Collected data:

Background: an optimization exercise with open tools, aiming at small area and a short achievable clock period. Do not read the settings as production practice. In this exercise RTL edits were held to simulation tests only and were not proved equivalent to the original. Power is estimated from default activity; no workload was simulated.

Setup of JK:
## sb_top
module sb_top (
    input  logic        clk,
    input  logic        rst,
    input  logic        inst_valid,
    input  logic [31:0] inst,
    input  logic [3:0]  fu_done,      
    output logic        issue_ok,
    output logic [18:0] read,
    output logic [8:0]  wb
);
Settings: LEC_CHECK=0, CAP_MARGIN=20, CORE_MARGIN=2, CORE_UTILIZATION=40, CTS_CLUSTER_DIAMETER=200, CTS_CLUSTER_SIZE=50, SETUP_SLACK_MARGIN=2.0, SLEW_MARGIN=20; clock period 5.5 ns.
run.sh (not shown) runs the stock make flow with config.mk's settings and CLKGATE_MAP_FILE= SYNTH_SCRIPT=/design/flow/synth_recipe.tcl, a recipe that flattens the netlist after the stock synthesis.
Per the final summary, JK finished and its layout is clean on timing, DRC and antenna.
### JK -> MS
Settings: TNS_END_PERCENT now 30, previously not set; SETUP_SLACK_MARGIN now 2.5, was 2.0; CTS_CLUSTER_SIZE no longer set, was 50; CTS_CLUSTER_DIAMETER no longer set, was 200.
==> flow/flow/run.sh (new file) <==
#!/bin/bash
# The standard layout (standard.sh, unchanged synthesis and steps), except that
# the port buffers are plain buffers (buf_2) instead of the delay cells that
# buffer_ports picks by default; the resizer still sizes them as timing needs.
set -euo pipefail
export BUFFER_PORTS_ARGS="-buffer_cell sky130_fd_sc_hd__buf_2"
bash standard.sh BUFFER_PORTS_ARGS="$BUFFER_PORTS_ARGS" finish > standard.log 2>&1
==> flow/standard.sh (new file) <==
#!/bin/bash
# synth_recipe.tcl (not shown) runs the flow's synth.tcl, then flattens the netlist and writes it again
# the make line also repeats each setting of config.mk as NAME=value (left out here)
make -C /OpenROAD-flow-scripts/flow DESIGN_CONFIG=/design/flow/config.mk WORK_HOME=/design/flow/orfs CLKGATE_MAP_FILE= SYNTH_SCRIPT=/design/flow/synth_recipe.tcl "${@:-finish}"
removed: flow/run.sh
--- outcome ---
Comparing the two runs side by side, MS comes out ahead of JK on worst setup slack. Compare JK and MS | layout overhead on the synthesized area lower: MS. Worst hold slack: MS vs JK down 0.020 ns. Design area: JK and MS compared, higher one is JK. Clock insertion delay at the later pin of the skew report across JK and MS: no real change.

* * *

01-09:
Another version of the RTL of sb_top (not shown whole).
Size in the first run: ~910 cells after synthesis, roughly 120 flip-flops.
Design sb_top, start of the top module:
module sb_top (
    input  logic        clk,
    input  logic        rst,
    input  logic        inst_valid,
    input  logic [31:0] inst,
    input  logic [3:0]  fu_done,      
    output logic        issue_ok,
    output logic [18:0] read,
    output logic [8:0]  wb
);
clock: 5.5 ns
lec_check: 0
abc_area: 1
cap_margin: 20
core_margin: 2
core_utilization: 40
setup_slack_margin: 2.5
slew_margin: 20
Stock flow here: none of the scripts above is used.
## Diff of input files: 01-10 against 01-09
# 01-09
export LEC_CHECK = 0
export ABC_AREA = 1
export CAP_MARGIN = 20
export CORE_MARGIN = 2
export CORE_UTILIZATION = 40
export SETUP_SLACK_MARGIN = 2.5
export SLEW_MARGIN = 20
create_clock -name core_clock -period 5.5 [get_ports {clk}]
# 01-10
export LEC_CHECK = 0
export CAP_MARGIN = 20
export CORE_MARGIN = 2
export CORE_UTILIZATION = 40
export SETUP_SLACK_MARGIN = 2.0
export SLEW_MARGIN = 20
export SYNTH_HIERARCHICAL = 1
create_clock -name core_clock -period 5.5 [get_ports {clk}]
[summary]
- Delta (01-10 minus 01-09): number of fillers in the final layout moved down; sequential share of layout area moved up; final instance area moved down.
- 01-10 completed; timing, DRC and antenna clean
- Compared with 01-09, 01-10 shows a lower global-route track usage on met2.
- Total via count in the routed design for 01-10 is lower than for 01-09.
- Against 01-09, setup fix buffers added after clock tree synthesis in 01-10 fell by more than half.
- 01-10 can be clocked slower than 01-09.
- Wire length of the first global-routing pass on 01-10 is ahead of 01-09.
- Synthesized cell count: 01-10 lower than 01-09
- Measured against 01-09, the number of placed instances with taps included of 01-10 comes out at 0.76 times the reference value.
- Sequential power: 01-10 vs 01-09 down 19%

* * *

nickel:
Another version of the RTL of sb_top (not shown whole).
Size in the first run: roughly 580 cells after synthesis, about 110 flip-flops, roughly 68 I/O pins, roughly 6200 sq um of cells after synthesis.
// sb_top
module sb_top (
    input  logic        clk,
    input  logic        rst,
    input  logic        inst_valid,
    input  logic [31:0] inst,
    input  logic [3:0]  fu_done,      
    output logic        issue_ok,
    output logic [18:0] read,
    output logic [8:0]  wb
);
    localparam int N = 4;
    logic [4:0] alu_op;
    logic [4:0] rd, rs1, rs2;
    logic       has_rd, has_rs2;
    logic [N-1:0]        busy_q;
    logic [N-1:0]        done_q;
    logic [N-1:0]        r1_q;       
    logic [N-1:0]        r2_q;
    logic [N-1:0]        took_q;     
    logic [4:0]          dst0_q, dst2_q, dst3_q;
    logic [N-1:0][4:0]   s1_q;
    logic [4:0]          s20_q, s22_q, s23_q;
    logic [4:0]          mreg_q;     
    logic [N-1:0][4:0]   dst_v;      
    logic [N-1:0][4:0]   s2_v;
    logic [N-1:0][4:0]   dcmp;       
    logic [N-1:0][4:0]   s2cmp;      
    logic [N-1:0]        s2ok;
    logic [N-1:0][N-1:0] m1_q;       
    logic [N-1:0][N-1:0] m2_q;
    logic [4:0]          op_alu_q;
    logic [3:0]          op_mem_q;
    logic [1:0]          op_mul_q;
    logic [1:0]          op_div_q;
    logic [N-1:0] dnz, e1, e2, f1, f2, fire;
    logic [N-1:0] rg, wg, wake1, wake2;
    logic         w1_new, w2_new, rdnz;
    inst_decoder decoder_i (
        .inst    (inst),
        .alu_op  (alu_op),
        .rd      (rd),
        .rs1     (rs1),
        .rs2     (rs2),
        .has_rd  (has_rd),
        .has_rs2 (has_rs2)
    );
    issue_check issue_i (
        .inst       (inst),
        .inst_valid (inst_valid),
        .busy       (busy_q),
        .dst        (dst_v),
        .issue_ok   (issue_ok),
        .fire       (fire)
    );
    read_dispatch read_i (
        .r1     (r1_q),
        .r2     (r2_q),
        .op_alu (op_alu_q),
        .op_mem (op_mem_q),
        .op_mul (op_mul_q),
        .op_div (op_div_q),
        .s1     (s1_q),
        .s2     (s2_v),
        .rg     (rg),
        .read   (read)
    );
    writeback_select wb_i (
        .done (done_q),
  ...
export LEC_CHECK = 0
export CAP_MARGIN = 20
export CORE_MARGIN = 2
export CORE_UTILIZATION = 40
export SETUP_SLACK_MARGIN = 2.6
export SLEW_MARGIN = 20
create_clock -name core_clock -period 5.5 [get_ports {clk}]
standard.sh (not shown) runs the stock make flow with config.mk's settings and CLKGATE_MAP_FILE= SYNTH_SCRIPT=/design/flow/synth_recipe.tcl, a recipe that flattens the netlist after the stock synthesis.
==> flow/flow/run.sh <==
#!/bin/bash
set -euo pipefail
P=sky130_fd_sc_hd__
DU=""
for c in probe_p_8 probec_p_8 lpflow_bleeder_1 \
         lpflow_clkbufkapwr_1 lpflow_clkbufkapwr_16 lpflow_clkbufkapwr_2 lpflow_clkbufkapwr_4 lpflow_clkbufkapwr_8 \
         lpflow_clkinvkapwr_1 lpflow_clkinvkapwr_16 lpflow_clkinvkapwr_2 lpflow_clkinvkapwr_4 lpflow_clkinvkapwr_8 \
         lpflow_decapkapwr_12 lpflow_decapkapwr_3 lpflow_decapkapwr_4 lpflow_decapkapwr_6 lpflow_decapkapwr_8 \
         lpflow_inputiso0n_1 lpflow_inputiso0p_1 lpflow_inputiso1n_1 lpflow_inputiso1p_1 lpflow_inputisolatch_1 \
         lpflow_isobufsrc_1 lpflow_isobufsrc_16 lpflow_isobufsrc_2 lpflow_isobufsrc_4 lpflow_isobufsrc_8 \
         lpflow_isobufsrckapwr_16 lpflow_lsbuf_lh_hl_isowell_tap_1 lpflow_lsbuf_lh_hl_isowell_tap_2 \
         lpflow_lsbuf_lh_hl_isowell_tap_4 lpflow_lsbuf_lh_isowell_4 lpflow_lsbuf_lh_isowell_tap_1 \
         lpflow_lsbuf_lh_isowell_tap_2 lpflow_lsbuf_lh_isowell_tap_4 \
         or3_1 or3_2 or3_4 or3b_1 or3b_2 or3b_4 or4_1 or4_2 or4_4 or4b_1 or4b_2 or4b_4 \
         or4bb_1 or4bb_2 or4bb_4 o41a_1 o41a_2 o41a_4 o41ai_1 o41ai_2 o41ai_4 \
         a2111o_1 a2111o_2 a2111o_4 a2111oi_0 a2111oi_1 a2111oi_2 a2111oi_4 \
         o2111a_1 o2111a_2 o2111a_4 o2111ai_1 o2111ai_2 o2111ai_4 a41o_1 a41o_2 a41o_4; do
  DU="$DU $P$c"
done
DU="${DU# }"
BP="-buffer_cell ${P}buf_2"
CTS="-sink_clustering_enable -repair_clock_nets -tree_buf ${P}clkbuf_8 -buf_list {${P}clkbuf_8} -root_buf ${P}clkbuf_16 -sink_clustering_buffer ${P}clkbuf_8"
bash standard.sh DONT_USE_CELLS="$DU" BUFFER_PORTS_ARGS="$BP" CTS_ARGS="$CTS" finish > standard.log 2>&1
nickel ran to completion and came out clean on the timing, DRC and antenna checks.
--- input diff nickel..zinc ---
Settings: a change of SETUP_SLACK_MARGIN from 2.6 to 2.0.
--- a/flow/flow/run.sh
+++ b/flow/flow/run.sh
@@ -21,3 +21,3 @@
 BP="-buffer_cell ${P}buf_2"
-CTS="-sink_clustering_enable -repair_clock_nets -tree_buf ${P}clkbuf_8 -buf_list {${P}clkbuf_8} -root_buf ${P}clkbuf_16 -sink_clustering_buffer ${P}clkbuf_8"
+CTS="-sink_clustering_enable -repair_clock_nets -tree_buf ${P}clkbuf_4 -buf_list {${P}clkbuf_4} -root_buf ${P}clkbuf_8 -sink_clustering_buffer ${P}clkbuf_4"
 bash standard.sh DONT_USE_CELLS="$DU" BUFFER_PORTS_ARGS="$BP" CTS_ARGS="$CTS" finish > standard.log 2>&1
[summary]
- zinc ends up with a logic depth of the worst setup path including buffers that is 2 lower than in nickel.
- In the tables for nickel and zinc, worst clock skew reads lower with nickel.
- In the flow results for nickel and zinc, the final weighted congestion in routability-driven placement is larger on nickel.
#### Input delta (fjord over zinc)
Settings: ABC_AREA newly set to 1.
==> comparison <==
- The lower peak per-stage delay on the critical path came out of fjord.
- In fjord, shortest period the worst path allows is lower than in zinc.
- The CTS clock-pin slew for the worst setup and hold paths of zinc and that of fjord are within noise of each other.
- The biggest fanout along the worst timing path in fjord was higher than what zinc gave.
- fjord ends up with lower clock network fraction of design power than zinc does.
- fjord vs. zinc: worst hold slack +0.018 ns; synthesized instance count +276.
- In the metrics for zinc and fjord, the one carrying the lower per-cell via count in the routed design is fjord.
Inputs modified between fjord and yarrow:
Settings: ABC_AREA: 1 -> unset.
--- a/flow/flow/run.sh
+++ b/flow/flow/run.sh
@@ -21,3 +21,3 @@
 BP="-buffer_cell ${P}buf_2"
-CTS="-sink_clustering_enable -repair_clock_nets -tree_buf ${P}clkbuf_4 -buf_list {${P}clkbuf_4} -root_buf ${P}clkbuf_8 -sink_clustering_buffer ${P}clkbuf_4"
+CTS="-sink_clustering_enable -repair_clock_nets -tree_buf ${P}clkbuf_8 -buf_list {${P}clkbuf_8} -root_buf ${P}clkbuf_16 -sink_clustering_buffer ${P}clkbuf_8"
 bash standard.sh DONT_USE_CELLS="$DU" BUFFER_PORTS_ARGS="$BP" CTS_ARGS="$CTS" finish > standard.log 2>&1
==> run notes <==
- Timing, DRC, antenna: 0 failures across fjord and yarrow
- yarrow — worst hold slack 0.027 ns lower, fjord as reference
- Changes observed in yarrow relative to fjord: least setup slack across all paths after layout fell by 0.15 ns, final critical path time including I/O delays and setup went up, register share of the cell area went up.
- Wire length of the first global-routing pass sits lower in yarrow than in fjord.
- Of the two values seen for leading cell type in the layout, fill and taps excluded, sky130_fd_sc_hd__nand2_1 was produced by fjord and sky130_fd_sc_hd__edfxtp_1 by yarrow.
- | delay contributed by the slowest stage of the critical path | higher: fjord |
- In the final reports, the cell area of yarrow is smaller than that of fjord.
Relative to yarrow, the following input files were edited for onyx:
Settings: CORE_UTILIZATION: 40 -> 50.
--- a/flow/flow/run.sh
+++ b/flow/flow/run.sh
@@ -16,3 +16,4 @@
          a2111o_1 a2111o_2 a2111o_4 a2111oi_0 a2111oi_1 a2111oi_2 a2111oi_4 \
-         o2111a_1 o2111a_2 o2111a_4 o2111ai_1 o2111ai_2 o2111ai_4 a41o_1 a41o_2 a41o_4; do
+         o2111a_1 o2111a_2 o2111a_4 o2111ai_1 o2111ai_2 o2111ai_4 a41o_1 a41o_2 a41o_4 \
+         nor4_1 nor4_2 nor4_4 nor4b_1 nor4b_2 nor4b_4 nor4bb_1 nor4bb_2 nor4bb_4 a222oi_1; do
   DU="$DU $P$c"
==> comparison <==
[compare] base=yarrow new=onyx: area growth from synthesis to layout saw a decrease; core occupancy in the finished layout has increased. The post-layout instance area of yarrow and that of onyx are within noise of each other.
Inputs modified between onyx and quartz:
Settings: CORE_UTILIZATION: 50 -> 40; SETUP_SLACK_MARGIN: 2.0 -> 1.9.
--- a/flow/flow/run.sh
+++ b/flow/flow/run.sh
@@ -17,3 +17,5 @@
          o2111a_1 o2111a_2 o2111a_4 o2111ai_1 o2111ai_2 o2111ai_4 a41o_1 a41o_2 a41o_4 \
-         nor4_1 nor4_2 nor4_4 nor4b_1 nor4b_2 nor4b_4 nor4bb_1 nor4bb_2 nor4bb_4 a222oi_1; do
+         nor4_1 nor4_2 nor4_4 nor4b_1 nor4b_2 nor4b_4 nor4bb_1 nor4bb_2 nor4bb_4 a222oi_1 \
+         a311o_1 a311o_2 a311o_4 a311oi_1 a311oi_2 a311oi_4 o311a_1 o311a_2 o311a_4 \
+         o311ai_0 o311ai_1 o311ai_2 o311ai_4 and4b_1 and4b_2 and4b_4 and4bb_1 and4bb_2 and4bb_4; do
   DU="$DU $P$c"
Results
- From onyx to quartz the numbers moved as follows: via count decreased 105; minimum setup slack in the final design decreased 0.021 ns.
- Relative to onyx, count of non-CTS buffers in the layout has gone down in quartz.

[separate check: timing with driven ports]
Ports are ideal in the flow. The routed layouts listed here were re-timed in OpenROAD.
Step 1, drivers: a clkbuf_16 drives clk and a buf_2 each remaining input, both assumed.
Step 2 moves the port delays by t, midway between the first and last clock arrival at a register: inputs arrive t later, outputs are due t later. That takes back most of the time a late clock gives input paths.
Three values: no drivers, after step 1, after step 2; two values: the first two.
run | shift t [ns] | slack for setup (ns) | worst hold slack (ns)
JK | 0.467 | 1.920 / 1.880 / 1.896 | 0.512 / 0.512 / 0.512
MS | 0.454 | 2.004 / 1.965 / 2.012 | 0.492 / 0.492 / 0.492
01-09 | 0.471 | 2.064 / 2.034 / 2.034 | 0.468 / 0.468 / 0.468
01-10 | 0.468 | 1.788 / 1.765 / 1.765 | 0.469 / 0.469 / 0.469
nickel | 0.402 | 1.880 / 1.845 / 1.637 | 0.474 / 0.474 / 0.474
zinc | 0.423 | 1.937 / 1.896 / 1.896 | 0.474 / 0.474 / 0.474
fjord | 0.424 | 2.065 / 1.978 / 1.978 | 0.492 / 0.492 / 0.492
yarrow | 0.404 | 1.916 / 1.877 / 1.877 | 0.465 / 0.465 / 0.465
onyx | 0.398 | 2.001 / 1.941 / 1.941 | 0.503 / 0.503 / 0.503
quartz | 0.396 | 1.979 / 1.959 / 1.959 | 0.498 / 0.498 / 0.498
After both steps every run listed still meets setup and hold. The setup slack of nickel, which loses most, moves by -0.035 ns with the drivers and by -0.243 ns with both steps.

▸ **Task**: Retype, exactly and in full, the lines above from the one containing "logic [N-1:0][N-1:0] m1_q;" through the one containing "logic [N-1:0] dnz, e1, e2, f1, f2, fire;".

▸ **Response to this exercise**:
    logic [N-1:0][N-1:0] m1_q;       
    logic [N-1:0][N-1:0] m2_q;
    logic [4:0]          op_alu_q;
    logic [3:0]          op_mem_q;
    logic [1:0]          op_mul_q;
    logic [1:0]          op_div_q;
    logic [N-1:0] dnz, e1, e2, f1, f2, fire;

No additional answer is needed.